Extinct even in Homer’s time. For the myth of Callisto (first recorded in a lost work by Hesiod) was a subsequent invention—an effect, not a cause—a mere embroidery of Hellenic fancy over a linguistic fact, the true origin of which was lost in the mists of antiquity.

There is, on the other hand, no difficulty in understanding how the Seven Stars obtained their second title of the Wain, or Plough, or Bier. Here we have a plain case of imitative name-giving—a suggestion by resemblance almost as direct as that which established in our skies a Triangle and a Northern Crown. Curiously enough, the individual appellations still current for the stars of the Plough, include a reminiscence of each system of nomenclature—the legendary and the imitative. The brightest of the seven, α Ursæ Majoris, the Pointer nearest the Pole, is designated Dubhe, signifying, in Arabic, ‘bear’; while the title Benetnasch—equivalent to Benât-en-Nasch, ‘daughters of the bier’—of the furthest star in the plough-handle, perpetuates the lugubrious fancy, native in Arabia, by which the group figures as a corpse attended by three mourners.

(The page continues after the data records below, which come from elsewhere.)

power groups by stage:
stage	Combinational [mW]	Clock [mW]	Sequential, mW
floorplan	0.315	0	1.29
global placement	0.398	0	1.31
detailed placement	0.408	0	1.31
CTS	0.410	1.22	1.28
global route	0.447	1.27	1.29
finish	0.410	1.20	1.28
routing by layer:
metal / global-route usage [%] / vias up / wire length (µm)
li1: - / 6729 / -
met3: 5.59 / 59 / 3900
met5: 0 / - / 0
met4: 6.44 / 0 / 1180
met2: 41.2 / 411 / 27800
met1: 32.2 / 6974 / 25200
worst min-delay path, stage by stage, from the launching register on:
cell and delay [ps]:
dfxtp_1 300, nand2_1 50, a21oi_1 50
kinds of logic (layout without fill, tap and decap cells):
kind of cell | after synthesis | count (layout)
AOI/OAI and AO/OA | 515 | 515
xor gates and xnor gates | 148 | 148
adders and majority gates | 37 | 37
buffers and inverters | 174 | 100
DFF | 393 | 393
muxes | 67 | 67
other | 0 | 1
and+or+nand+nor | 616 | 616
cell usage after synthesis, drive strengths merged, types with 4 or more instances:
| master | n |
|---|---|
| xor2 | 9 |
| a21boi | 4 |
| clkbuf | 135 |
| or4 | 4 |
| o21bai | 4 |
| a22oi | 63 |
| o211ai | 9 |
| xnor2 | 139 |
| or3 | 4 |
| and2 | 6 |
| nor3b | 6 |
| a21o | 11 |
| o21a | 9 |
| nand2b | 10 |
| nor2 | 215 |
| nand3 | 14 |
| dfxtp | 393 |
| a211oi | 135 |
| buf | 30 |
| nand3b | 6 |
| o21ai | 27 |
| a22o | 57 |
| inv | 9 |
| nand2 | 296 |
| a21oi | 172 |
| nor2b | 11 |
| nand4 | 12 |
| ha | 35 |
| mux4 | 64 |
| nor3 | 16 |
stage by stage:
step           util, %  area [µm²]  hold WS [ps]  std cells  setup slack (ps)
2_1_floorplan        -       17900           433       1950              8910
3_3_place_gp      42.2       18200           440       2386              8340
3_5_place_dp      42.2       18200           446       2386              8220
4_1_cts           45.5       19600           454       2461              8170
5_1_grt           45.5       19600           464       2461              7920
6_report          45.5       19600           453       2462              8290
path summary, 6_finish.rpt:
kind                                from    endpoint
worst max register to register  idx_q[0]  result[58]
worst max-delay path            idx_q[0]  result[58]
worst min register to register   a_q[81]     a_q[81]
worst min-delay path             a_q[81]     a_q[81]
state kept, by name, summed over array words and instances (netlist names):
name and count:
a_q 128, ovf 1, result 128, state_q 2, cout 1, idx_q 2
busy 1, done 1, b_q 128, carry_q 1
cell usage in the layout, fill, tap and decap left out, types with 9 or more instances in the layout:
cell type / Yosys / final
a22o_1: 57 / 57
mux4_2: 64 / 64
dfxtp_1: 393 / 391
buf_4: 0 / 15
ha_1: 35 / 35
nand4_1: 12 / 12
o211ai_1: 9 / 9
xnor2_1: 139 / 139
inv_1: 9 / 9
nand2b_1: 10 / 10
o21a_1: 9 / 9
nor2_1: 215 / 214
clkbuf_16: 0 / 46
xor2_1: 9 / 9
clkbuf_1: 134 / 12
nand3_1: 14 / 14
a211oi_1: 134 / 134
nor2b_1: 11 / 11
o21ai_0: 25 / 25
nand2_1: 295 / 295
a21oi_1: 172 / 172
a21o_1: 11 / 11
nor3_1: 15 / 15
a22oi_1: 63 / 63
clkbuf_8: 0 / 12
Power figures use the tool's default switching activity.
===== config.mk =====
export PLATFORM = sky130hd
export DESIGN_NAME = code_lock
export DESIGN_NICKNAME = d
export VERILOG_FILES = /design/src/rtl/code_lock.sv
export SDC_FILE = /design/constraint.sdc
export NUM_CORES = 1
export LEC_CHECK = 0
export ABC_CLOCK_PERIOD_IN_PS = 2900
export CORE_MARGIN = 2
export CORE_UTILIZATION = 50
export CTS_CLUSTER_DIAMETER = 150
export DETAILED_ROUTE_END_ITERATION = 10
export GPL_ROUTABILITY_DRIVEN = 0
export GPL_TIMING_DRIVEN = 0
export PLACE_DENSITY = 0.82
export SETUP_SLACK_MARGIN = 0.05
export SLEW_MARGIN = 25
export SYNTH_ARGS = -nofsm -noshare
export SYNTH_HDL_FRONTEND = slang
export SYNTH_SLANG_ARGS = --single-unit

===== constraint.sdc =====
create_clock -name clock -period 2.9 [get_ports clock]
set_input_delay 0.725 -clock clock [delete_from_list [all_inputs] [get_ports clock]]
set_output_delay 0.725 -clock clock [all_outputs]
set_load 0.03 [all_outputs]

===== src/rtl/code_lock.sv =====
// code_lock: parametrised sequential combination lock.
//
// One digit is accepted per cycle in which new_digit is high. Each digit is
// compared against position idx of a programmable code; a full correct
// sequence opens the lock, MAX_FAIL wrong digits lock it out for a while.
// While open the code can be replaced, and the lock relocks on any strobe
// or, optionally, after OPEN_CYCLES clocks.
//
// Ports:
//   clock       in   single clock, rising edge
//   reset       in   synchronous, active-high, overrides every other input
//   value       in   [DIGIT_W]           digit, sampled when new_digit=1
//   new_digit   in   one-cycle strobe, one digit per high cycle
//                    (the keypad "new" strobe; "new" is a reserved word)
//   code_in     in   [CODE_LEN*DIGIT_W]  replacement code, digit 0 in LSBs
//   code_load   in   load code_in, honoured only while open
//   opened      out  high while open
//   locked_out  out  high while locked out
//   progress    out  correct digits entered so far
//   fail_count  out  wrong digits since last success or lockout
//   dbg_state   out  current FSM state (0 entry, 1 open, 2 lockout)
//
// Handshake: new_digit is a plain strobe with no back-pressure; every cycle
// it is high one digit is consumed, including back-to-back cycles. In
// lockout the strobe is consumed and discarded.
module code_lock #(
  parameter int DIGIT_W        = 4,
  parameter int CODE_LEN       = 3,
  parameter logic [CODE_LEN*DIGIT_W-1:0] DEFAULT_CODE = {4'd3, 4'd2, 4'd1},
  parameter int MAX_FAIL       = 3,
  parameter int LOCKOUT_CYCLES = 16,
  parameter int OPEN_CYCLES    = 8
) (
  input  logic                              clock,
  input  logic                              reset,
  input  logic [DIGIT_W-1:0]                value,
  input  logic                              new_digit,
  input  logic [CODE_LEN*DIGIT_W-1:0]       code_in,
  input  logic                              code_load,
  output logic                              opened,
  output logic                              locked_out,
  output logic [$clog2(CODE_LEN+1)-1:0]     progress,
  output logic [$clog2(MAX_FAIL+1)-1:0]     fail_count,
  output logic [1:0]                        dbg_state
);

  localparam int IDX_W   = $clog2(CODE_LEN + 1);
  localparam int FAIL_W  = $clog2(MAX_FAIL + 1);
  localparam int TMR_MAX = (LOCKOUT_CYCLES > OPEN_CYCLES) ? LOCKOUT_CYCLES : OPEN_CYCLES;
  localparam int TMR_W   = $clog2(TMR_MAX + 1);

  typedef enum logic [1:0] {
    ST_ENTRY   = 2'd0,
    ST_OPEN    = 2'd1,
    ST_LOCKOUT = 2'd2
  } state_t;

  state_t                         state_q, state_d;
  logic [CODE_LEN*DIGIT_W-1:0]    code_q, code_d;
  logic [IDX_W-1:0]               idx_q, idx_d;
  logic [FAIL_W-1:0]              fail_q, fail_d;
  logic [TMR_W-1:0]               tmr_q, tmr_d;
  logic [DIGIT_W-1:0]             cur_digit;

  // Expected digit at the current position.
  always_comb begin
    cur_digit = '0;
    for (int i = 0; i < CODE_LEN; i++) begin
      if (idx_q == IDX_W'(i)) cur_digit = code_q[i*DIGIT_W +: DIGIT_W];
    end
  end

  always_comb begin
    state_d = state_q;
    code_d  = code_q;
    idx_d   = idx_q;
    fail_d  = fail_q;
    tmr_d   = tmr_q;
    case (state_q)
      ST_ENTRY: begin
        if (new_digit) begin
          // An X/Z digit makes the equality unknown, which takes the
          // mismatch branch.
          if (value == cur_digit) begin
            if (idx_q == IDX_W'(CODE_LEN - 1)) begin
              state_d = ST_OPEN;
              idx_d   = '0;
              fail_d  = '0;
              tmr_d   = TMR_W'(OPEN_CYCLES);
            end else begin
              idx_d = idx_q + IDX_W'(1);
            end
          end else begin
            // The wrong digit is not retried as digit 0.
            idx_d = '0;
            if (fail_q == FAIL_W'(MAX_FAIL - 1)) begin
              state_d = ST_LOCKOUT;
              fail_d  = FAIL_W'(MAX_FAIL);
              tmr_d   = TMR_W'(LOCKOUT_CYCLES);
            end else begin
              fail_d = fail_q + FAIL_W'(1);
            end
          end
        end
      end
      ST_OPEN: begin
        if (code_load) code_d = code_in;
        if (OPEN_CYCLES != 0) begin
          // The timer holds the number of open cycles still to come,
          // so the edge that sees 1 is the last one spent open.
          if (tmr_q <= TMR_W'(1)) begin
            state_d = ST_ENTRY;
            tmr_d   = '0;
          end else begin
            tmr_d = tmr_q - TMR_W'(1);
          end
        end
        if (new_digit) begin
          state_d = ST_ENTRY;
          idx_d   = '0;
          tmr_d   = '0;
        end
      end
      ST_LOCKOUT: begin
        if (tmr_q <= TMR_W'(1)) begin
          state_d = ST_ENTRY;
          fail_d  = '0;
          idx_d   = '0;
          tmr_d   = '0;
        end else begin
          tmr_d = tmr_q - TMR_W'(1);
        end
      end
      default: begin
        state_d = ST_ENTRY;
        idx_d   = '0;
        fail_d  = '0;
        tmr_d   = '0;
      end
    endcase
  end

  always_ff @(posedge clock) begin
    if (reset) begin
      state_q <= ST_ENTRY;
      code_q  <= DEFAULT_CODE;
      idx_q   <= '0;
      fail_q  <= '0;
      tmr_q   <= '0;
    end else begin
      state_q <= state_d;
      code_q  <= code_d;
      idx_q   <= idx_d;
      fail_q  <= fail_d;
      tmr_q   <= tmr_d;
    end
  end

  // Outputs decode registered state only.
  assign opened     = (state_q == ST_OPEN);
  assign locked_out = (state_q == ST_LOCKOUT);
  assign progress   = idx_q;
  assign fail_count = fail_q;
  assign dbg_state  = state_q;

endmodule


==> results.py <==
metrics = {
    "critical_path": {
        "r2r_cells": 6,
        "cp-start-kind": "flip-flop",
        "cpPeakStageDelay_ns": 0.73,
        "critical_path_peak_fanout": 8,
        "path_cells": "nor2b_1, clkdlybuf4s50_1",
        "worst-path-buf-inv": 1,
        "critPathRequiredTime_ns": 2.17,
        "cp_top_family": "buffers and inverters",
        "rrSetupSlack_ns": 0.52,
        "critPathSlowestCell": "clkdlybuf4s50_1",
        "r2r_end": "dbg_state[0]",
        "crit_type": "reg2out",
        "reg2reg_from": "progress[1]",
        "end_kind": "output port",
        "cp-startpoint": "dbg_state[1]",
        "crit_arrival_ns": 1.87,
    },
    "cts": {
        "clkTransAtPathRegs_ns": 0.13,
        "cts_sinks": 23,
        "htree_levels": 1,
        "clockBufferDepth": 2,
        "cts_setup_buffers": 0,
        "numCtsBuffers": 3,
        "clock_latency_ns": 0.31,
        "cts_root_buf": "clkbuf_4",
        "cts_tree": "done",
        "ctsHoldBuffers": 0,
        "cts_resized": 0,
    },
    "grt": {
        "grt_busiest_layer": "met2",
        "use_met2_pct": 36.5,
        "grt.total_usage_pct": 20.9,
        "grt.met1_usage_pct": 26.2,
        "grt_pass1_vias": 1355,
        "grt_pass1_wl_um": 5420,
        "met3_usage_pct": 2.53,
        "grt_antenna_before_repair": 0,
        "overflow": 0,
        "grt_max_degree": 13,
    },
    "layout": {
        "antenna_cells": 0,
        "mostFrequentLayoutCell": "nand2_1",
        "layout_common_cells": "nand2_1 (34), clkdlybuf4s50_1 (27), dfxtp_1 (23), a21oi_1 (14), nor2b_1 (10)",
        "fin_util_pct": 67.4,
        "layout.cells.non_filler": 235,
        "synthToLayoutAreaGrowth_pct": 24.5,
        "num-nets-final": 229,
        "drive_gt1_share_pct": 5.85,
        "n_fill_cell": 210,
    },
    "detailed_routing": {
        "route.vias.total": 1360,
        "drt-total-wl_um": 3280,
        "drc": 0,
        "antenna_left": 0,
        "drt_iter0_drc": 52,
        "routed_via_density": 5.79,
        "wl_per_cell_um": 14.0,
        "firstDrtPassIters": 4,
    },
    "yosys": {
        "synthesis.area_um2": 1370,
        "yosysTopAreaCellShare_pct": 33.7,
        "syn-mean-instance-area_um2": 7.85,
        "seq_area_frac_synth_pct": 33.7,
        "synthDistinctLibCells": 41,
        "synth-seq-cells": 23,
        "synth_area_leaders": "dfxtp_1 (34%), nand2_1 (9.3%), a21oi_1 (5.1%)",
        "syn-instance-count": 174,
        "yosysTopAreaCell": "dfxtp_1",
        "synth_nets": 197,
        "yosys_warnings": 0,
    },
    "timing": {
        "slew_headroom_pct": 49.3,
        "max_clock_freq_ghz": 0.385,
        "rsz0062_at_grt": "no",
        "finalSetupViolCount": 0,
        "fin_skew_ns": 0.00250,
        "worst_slack_ns": 0.305,
        "finalHoldViolations": 0,
        "fin_setup_tns_ns": 0,
        "worst_pin_slew_ns": 0.757,
        "min_period_ns": 2.59,
        "slew_viol_final": 0,
        "layout_worst_path_cycle_share_pct": 89.5,
    },
    "place": {
        "placed_cells": 231,
        "dp_hpwl_um": 2480,
        "pre_cts_slack_ns": 0.137,
        "portBuffers": 27,
    },
    "floorplanning": {
        "die_h_um": 56.3,
        "die_area_um2": 3170,
        "rows": 18,
        "core_area_um2": 2520,
        "num_io_pins": 28,
        "die_w_um": 56.3,
        "initial_core_util_pct": 54.2,
    },
    "power_and_ir_drop": {
        "vdd_ir_drop_max_mv": 0.344,
        "powerDensity_nw_per_um2": 336,
        "power.leakage_nw": 0.618,
        "finalPower_w": 0.000572,
    },
    "worst_hold_path": {
        "hold_depth": 2,
        "min_to": "code_q[11]",
        "hold_path.class": "reg2reg",
        "min_from": "code_q[11]",
    },
    "run_status": {
        "status": "completed",
    },
    "run": {
        "cap_violations": 0,
    },
}
worst min-delay path: stages, from the launching register on:
cell and delay [ns]:
dfxtp_1 0.33, nand2_1 0.05, a21oi_1 0.05
power by group:
part / total, W / switching [W] / internal, W
Clock: 0.000153 / 0.0000997 / 0.0000537
Combinational: 0.0000942 / 0.0000471 / 0.0000471
Sequential: 0.000325 / 0.00000391 / 0.000321
sequential cells by signal, indices dropped and copies added (netlist names):
register and count:
progress 2, tmr_q 5, fail_count 2, dbg_state 2, code_q 12
synthesized netlist by cell type:
cell,n
a31oi_1,2
and4b_1,2
a22o_1,1
inv_1,5
ha_1,3
o221ai_1,2
dfxtp_1,23
nand3_1,6
a21o_1,1
o21a_1,3
or2_2,1
nand4_1,3
a221oi_1,2
or3_1,3
or3_4,1
buf_2,2
nand4b_1,3
or2_1,1
a21oi_1,14
o2bb2ai_1,2
a32oi_1,1
nor3b_1,2
mux2_2,1
nand2_1,34
o21ai_0,4
nor3b_2,1
a211oi_1,2
o32ai_1,1
nor2_1,8
clkbuf_1,6
a32o_1,1
nand2b_1,7
o31ai_1,3
o22ai_1,2
o21bai_2,1
mux2_4,1
and2_1,2
mux2i_1,3
nor2b_1,10
a31oi_4,1
nor3_1,3
layout make-up:
cell class / instances / area (um^2) / share of cell area, %
multi-input combinational: 138 / 855 / 50.3
sequential: 23 / 460 / 27.1
timing repair buffer: 27 / 270 / 15.9
tap: 30 / 37.5 / 2.21
buffer: 8 / 32.5 / 1.91
clock buffer: 4 / 26.3 / 1.55
inverter: 5 / 18.8 / 1.10
metal layers:
metal,up-vias,wire length (um)
li1,689,-
met1,627,1460
met2,40,1600
met3,4,185
met4,0,31
met5,-,0
cell families after synthesis:
family | share of synthesized area, %
muxes | 4.12
DFF | 33.7
buffers and inverters | 3.75
and+or+nand+nor | 33.4
AOI/OAI and AO/OA | 22.3
adders and majority gates | 2.75
worst max-delay path by stage:
stage	to	slack (ns)	cells after the start
global placement	dbg_state[0]	0.18	6
CTS	locked_out	0.32	2
floorplan	tmr_q[4]	0.57	7
finish	locked_out	0.31	2
detailed placement	dbg_state[0]	0.14	6
global route	locked_out	0.21	2
metrics by stage:
stage | hold slack, ns | cell area [um^2]
2_1_floorplan | 0.434 | 1370
3_3_place_gp | 0.444 | 1670
3_5_place_dp | 0.447 | 1670
4_1_cts | 0.465 | 1700
5_1_grt | 0.500 | 1700
6_report | 0.468 | 1700
Power figures use the tool's default switching activity.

Turning to the second great constellation mentioned in both Homeric epics, we again meet traces of remote and unconscious tradition: yet less remote, probably, than that concerned with the Bear—certainly less inscrutable; for recent inquiries into the lore and language of ancient Babylon have thrown much light on the relationships of the Orion fable.

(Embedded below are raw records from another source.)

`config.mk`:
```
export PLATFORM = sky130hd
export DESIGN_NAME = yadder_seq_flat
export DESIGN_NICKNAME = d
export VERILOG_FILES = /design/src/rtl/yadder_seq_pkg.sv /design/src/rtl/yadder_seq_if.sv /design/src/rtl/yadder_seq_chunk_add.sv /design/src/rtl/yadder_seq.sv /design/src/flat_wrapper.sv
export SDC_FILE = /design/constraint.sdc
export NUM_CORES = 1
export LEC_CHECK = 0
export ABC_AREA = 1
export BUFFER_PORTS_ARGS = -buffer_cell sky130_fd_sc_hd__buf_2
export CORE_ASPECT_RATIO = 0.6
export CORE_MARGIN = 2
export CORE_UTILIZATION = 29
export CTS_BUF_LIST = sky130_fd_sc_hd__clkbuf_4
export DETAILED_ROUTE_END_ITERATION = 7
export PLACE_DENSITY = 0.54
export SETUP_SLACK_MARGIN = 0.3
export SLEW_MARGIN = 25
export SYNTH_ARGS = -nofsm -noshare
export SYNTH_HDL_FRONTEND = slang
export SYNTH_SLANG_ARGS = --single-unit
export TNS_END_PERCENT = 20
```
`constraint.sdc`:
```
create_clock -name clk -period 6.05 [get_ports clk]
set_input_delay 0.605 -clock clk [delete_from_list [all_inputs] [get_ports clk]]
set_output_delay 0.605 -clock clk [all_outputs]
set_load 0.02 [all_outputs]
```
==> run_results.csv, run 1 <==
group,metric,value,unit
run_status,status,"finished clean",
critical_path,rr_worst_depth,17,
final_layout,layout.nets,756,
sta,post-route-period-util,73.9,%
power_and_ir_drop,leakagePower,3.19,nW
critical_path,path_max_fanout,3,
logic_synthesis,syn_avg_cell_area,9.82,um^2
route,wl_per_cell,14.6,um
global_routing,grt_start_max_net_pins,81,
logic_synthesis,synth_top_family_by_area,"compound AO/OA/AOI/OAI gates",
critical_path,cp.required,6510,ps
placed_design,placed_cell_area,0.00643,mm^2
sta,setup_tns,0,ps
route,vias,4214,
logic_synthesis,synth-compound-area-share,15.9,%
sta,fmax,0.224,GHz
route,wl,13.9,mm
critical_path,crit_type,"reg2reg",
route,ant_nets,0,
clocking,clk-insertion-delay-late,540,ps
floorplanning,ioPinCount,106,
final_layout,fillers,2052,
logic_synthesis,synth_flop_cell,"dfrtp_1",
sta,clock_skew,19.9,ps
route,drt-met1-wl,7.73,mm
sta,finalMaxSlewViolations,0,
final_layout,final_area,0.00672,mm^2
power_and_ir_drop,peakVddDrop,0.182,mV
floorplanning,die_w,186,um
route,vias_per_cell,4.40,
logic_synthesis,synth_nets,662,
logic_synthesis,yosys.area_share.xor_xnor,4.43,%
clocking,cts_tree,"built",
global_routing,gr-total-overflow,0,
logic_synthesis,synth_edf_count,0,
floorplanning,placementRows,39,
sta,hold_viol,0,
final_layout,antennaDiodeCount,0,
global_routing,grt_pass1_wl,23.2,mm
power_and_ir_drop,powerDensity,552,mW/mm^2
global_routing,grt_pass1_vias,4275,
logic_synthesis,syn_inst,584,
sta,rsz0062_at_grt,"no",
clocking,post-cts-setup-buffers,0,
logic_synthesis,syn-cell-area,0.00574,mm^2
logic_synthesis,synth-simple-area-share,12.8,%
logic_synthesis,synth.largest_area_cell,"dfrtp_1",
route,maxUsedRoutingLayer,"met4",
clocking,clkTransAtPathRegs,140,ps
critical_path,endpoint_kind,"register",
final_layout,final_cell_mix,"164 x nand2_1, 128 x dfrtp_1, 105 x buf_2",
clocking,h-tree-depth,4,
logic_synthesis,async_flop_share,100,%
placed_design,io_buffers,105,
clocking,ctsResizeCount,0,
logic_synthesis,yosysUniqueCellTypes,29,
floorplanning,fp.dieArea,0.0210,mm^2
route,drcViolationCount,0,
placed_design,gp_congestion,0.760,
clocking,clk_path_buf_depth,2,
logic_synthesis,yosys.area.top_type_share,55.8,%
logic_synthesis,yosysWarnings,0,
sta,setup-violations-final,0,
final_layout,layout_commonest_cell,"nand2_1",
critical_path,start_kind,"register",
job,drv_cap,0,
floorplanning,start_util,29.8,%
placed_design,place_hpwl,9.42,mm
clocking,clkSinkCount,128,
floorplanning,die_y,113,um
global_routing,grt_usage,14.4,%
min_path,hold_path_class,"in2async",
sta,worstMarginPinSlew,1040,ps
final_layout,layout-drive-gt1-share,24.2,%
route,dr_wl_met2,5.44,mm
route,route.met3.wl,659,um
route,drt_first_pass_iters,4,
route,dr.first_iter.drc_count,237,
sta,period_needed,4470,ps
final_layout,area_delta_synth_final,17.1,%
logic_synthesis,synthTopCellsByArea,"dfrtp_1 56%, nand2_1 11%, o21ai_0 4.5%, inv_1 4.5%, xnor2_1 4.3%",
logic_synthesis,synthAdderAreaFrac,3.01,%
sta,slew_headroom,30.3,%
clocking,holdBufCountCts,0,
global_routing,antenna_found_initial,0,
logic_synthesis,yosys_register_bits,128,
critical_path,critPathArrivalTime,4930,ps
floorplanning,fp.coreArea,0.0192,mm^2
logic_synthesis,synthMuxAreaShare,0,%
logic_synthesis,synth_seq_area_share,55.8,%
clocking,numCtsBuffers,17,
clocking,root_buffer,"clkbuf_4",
[config.mk]
export PLATFORM = sky130hd
export DESIGN_NAME = imem_loader_flat
export DESIGN_NICKNAME = d
export VERILOG_FILES = /design/src/rtl/imem_loader_if.sv /design/src/rtl/imem_loader.sv /design/src/flat_wrapper.sv
export SDC_FILE = /design/constraint.sdc
export NUM_CORES = 1
export LEC_CHECK = 0
export ABC_CLOCK_PERIOD_IN_PS = 2200
export BUFFER_PORTS_ARGS = -buffer_cell sky130_fd_sc_hd__buf_2
export CAP_MARGIN = 0
export CORE_UTILIZATION = 42
export CTS_BUF_LIST = sky130_fd_sc_hd__clkbuf_4
export DETAILED_ROUTE_END_ITERATION = 10
export PLACE_DENSITY = 0.6
export RECOVER_POWER = 25
export SYNTH_ARGS = -nofsm -noshare
export SYNTH_HDL_FRONTEND = slang
export SYNTH_SLANG_ARGS = --single-unit
[constraint.sdc]
create_clock -name clk -period 2.2 [get_ports clk]
set_input_delay 0.22 -clock clk [delete_from_list [all_inputs] [get_ports clk]]
set_output_delay 0.22 -clock clk [all_outputs]
set_load 0.02 [all_outputs]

There seems no reason to question the validity of Mr. Robert Brown’s interpretation of the word by the Accadian Ur-ana, ‘light of heaven.’[[37]] But a proper name is significant only where it originates. Moreover, it is considered certain that the same brilliant star-group known to Homer no less than to us as Orion, was termed by Chaldeo-Assyrian peoples ‘Tammuz,’[[38]] a synonym of Adonis. Nor is it difficult to divine how the association came to be established. For, about 2000 B.C., when the Euphratean constellations assumed their definitive forms, the belt of Orion began to be visible before dawn in the month of June, called ‘Tammuz,’ because the death of Adonis was then celebrated. It is even conceivable that the heliacal rising of the asterism may originally have given the signal for that celebration. We can at any rate scarcely doubt that it received the name of ‘Tammuz’ because its annual emergence from the solar beams coincided with the period of mystical mourning for the vernal sun.

[37]. Myth of Kirke, p. 146.

[38]. Lenormant, Origines de l’Histoire, t. 1. p. 247.